I Bought a bracelet with bible characters and a charm broke. the virgin mary one. Do you think it's a sign?
I had a dream last night where you were a transsexual in a low cut blue dress with lovely long brown hair. You were very pretty. I hope you are well.
So the hot 23 year old i went home with last night is really 17 and was here for orientation.. i feel like a pedifile...
In that case, you should probably come up to the union, orientation is in full swing, your kind of guys ;)
cunt.
discovery: the myth about swedish girls giving good head? not a myth.
dude i doubt hes gay
I CAUGHT HIM BEATING OFF TO MENS HEALTH!
This is a mass text. Does anyone know what the hell the asian woman at the end of Napoleon Dynamite is doing in the movie
Lightning struck the tree right outside of her window as I came inside her. I think its God's way of saying go by plan b.
Do you think they make a "sorry in my drunken debauchery I dropped a pumpkin off the balcony and you happened to be standing right there/get well soon" card?
Sometimes things go your way and sometimes you get hit on by a fat drunk girl.
And is it bad that I haven't talked to guys who I haven't already dated? I feel like a recycle bin.

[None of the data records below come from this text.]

===== src/rtl/program_loader.sv =====
// -----------------------------------------------------------------------------
// program_loader
//   Byte-stream writer that fills the CPU instruction/data RAM from a framed
//   byte stream, then releases the CPU from reset once the frame checksum
//   verifies.
//
//   Frame: HDR, BASE, CNT, CNT x {hi, lo}, ENTRY, CSUM
//   CSUM = XOR of every frame byte after HDR, up to and including ENTRY.
//
// Ports:
//   clk         in   system clock, rising edge
//   rst         in   synchronous active-high reset
//   in_valid    in   in_byte is valid
//   in_byte     in   stream byte
//   in_ready    out  loader accepts a byte this cycle (low only in RUN)
//   ram_w_en    out  one-cycle RAM write strobe
//   ram_w_addr  out  RAM write word address
//   ram_w_data  out  RAM write data, high byte first
//   start_pc    out  CPU start address (ENTRY byte)
//   cpu_rst_n   out  active-low CPU reset; 0 holds the CPU
//   done        out  program loaded and CPU released
//   err         out  last frame failed its checksum
// -----------------------------------------------------------------------------
module program_loader #(
  parameter int          ADDR_W = 8,
  parameter int          DATA_W = 16,
  parameter logic [7:0]  HDR    = 8'hA5
) (
  input  logic              clk,
  input  logic              rst,
  input  logic              in_valid,
  input  logic [7:0]        in_byte,
  output logic              in_ready,
  output logic              ram_w_en,
  output logic [ADDR_W-1:0] ram_w_addr,
  output logic [DATA_W-1:0] ram_w_data,
  output logic [ADDR_W-1:0] start_pc,
  output logic              cpu_rst_n,
  output logic              done,
  output logic              err
);

  localparam logic [2:0] S_IDLE    = 3'd0;
  localparam logic [2:0] S_ADDR    = 3'd1;
  localparam logic [2:0] S_COUNT   = 3'd2;
  localparam logic [2:0] S_DATA_HI = 3'd3;
  localparam logic [2:0] S_DATA_LO = 3'd4;
  localparam logic [2:0] S_ENTRY   = 3'd5;
  localparam logic [2:0] S_CSUM    = 3'd6;
  localparam logic [2:0] S_RUN     = 3'd7;

  logic [2:0]        r_state;
  logic [ADDR_W-1:0] r_ptr;
  logic [7:0]        r_rem;
  logic [7:0]        r_hi;
  logic [7:0]        r_csum;
  logic              r_ram_w_en;
  logic [ADDR_W-1:0] r_ram_w_addr;
  logic [DATA_W-1:0] r_ram_w_data;
  logic [ADDR_W-1:0] r_start_pc;
  logic              r_cpu_rst_n;
  logic              r_done;
  logic              r_err;

  logic              w_ready;
  logic              w_accept;
  logic [7:0]        w_csum_next;

  assign w_ready     = (r_state != S_RUN);
  assign w_accept    = in_valid && w_ready;
  assign w_csum_next = r_csum ^ in_byte;

  always_ff @(posedge clk) begin
    if (rst) begin
      r_state      <= S_IDLE;
      r_ptr        <= '0;
      r_rem        <= '0;
      r_hi         <= '0;
      r_csum       <= '0;
      r_ram_w_en   <= 1'b0;
      r_ram_w_addr <= '0;
      r_ram_w_data <= '0;
      r_start_pc   <= '0;
      r_cpu_rst_n  <= 1'b0;
      r_done       <= 1'b0;
      r_err        <= 1'b0;
    end else begin
      // Write strobe defaults low; only a DATA_LO acceptance raises it.
      r_ram_w_en <= 1'b0;
      if (w_accept) begin
        case (r_state)
          S_IDLE: begin
            // Non-header bytes are dropped while hunting for a frame.
            if (in_byte == HDR) begin
              r_state <= S_ADDR;
              r_csum  <= '0;
              r_err   <= 1'b0;
            end
          end
          S_ADDR: begin
            r_ptr   <= ADDR_W'(in_byte);
            r_csum  <= w_csum_next;
            r_state <= S_COUNT;
          end
          S_COUNT: begin
            r_rem   <= in_byte;
            r_csum  <= w_csum_next;
            r_state <= (in_byte == 8'd0) ? S_ENTRY : S_DATA_HI;
          end
          S_DATA_HI: begin
            r_hi    <= in_byte;
            r_csum  <= w_csum_next;
            r_state <= S_DATA_LO;
          end
          S_DATA_LO: begin
            r_ram_w_en   <= 1'b1;
            r_ram_w_addr <= r_ptr;
            r_ram_w_data <= DATA_W'({r_hi, in_byte});
            r_ptr        <= r_ptr + 1'b1;
            r_rem        <= r_rem - 8'd1;
            r_csum       <= w_csum_next;
            // r_rem still holds the pre-decrement count here.
            r_state      <= (r_rem == 8'd1) ? S_ENTRY : S_DATA_HI;
          end
          S_ENTRY: begin
            r_start_pc <= ADDR_W'(in_byte);
            r_csum     <= w_csum_next;
            r_state    <= S_CSUM;
          end
          S_CSUM: begin
            r_csum <= w_csum_next;
            // Running XOR equals the received CSUM byte on a good frame.
            if (r_csum == in_byte) begin
              r_state     <= S_RUN;
              r_cpu_rst_n <= 1'b1;
              r_done      <= 1'b1;
            end else begin
              r_state <= S_IDLE;
              r_err   <= 1'b1;
            end
          end
          default: r_state <= r_state;
        endcase
      end
    end
  end

  assign in_ready   = w_ready;
  assign ram_w_en   = r_ram_w_en;
  assign ram_w_addr = r_ram_w_addr;
  assign ram_w_data = r_ram_w_data;
  assign start_pc   = r_start_pc;
  assign cpu_rst_n  = r_cpu_rst_n;
  assign done       = r_done;
  assign err        = r_err;

endmodule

Also, nothing screams "don't talk to me because I'm unstable" like walking around eating cookie dough out of the package.
Worrying about "What smells like cat pee?" is so much easier than worrying about "What am I doing with my life?"
I literally just skipped to the fridge when I realized we had enough vodka left to get day drunk
I looked like a tiger in heat. He didn't know if I wanted to fuck him or eat him.
Tonights mission: get trashed, smoke a bowl on top of the silo, get some dick. Not necessarily in that order.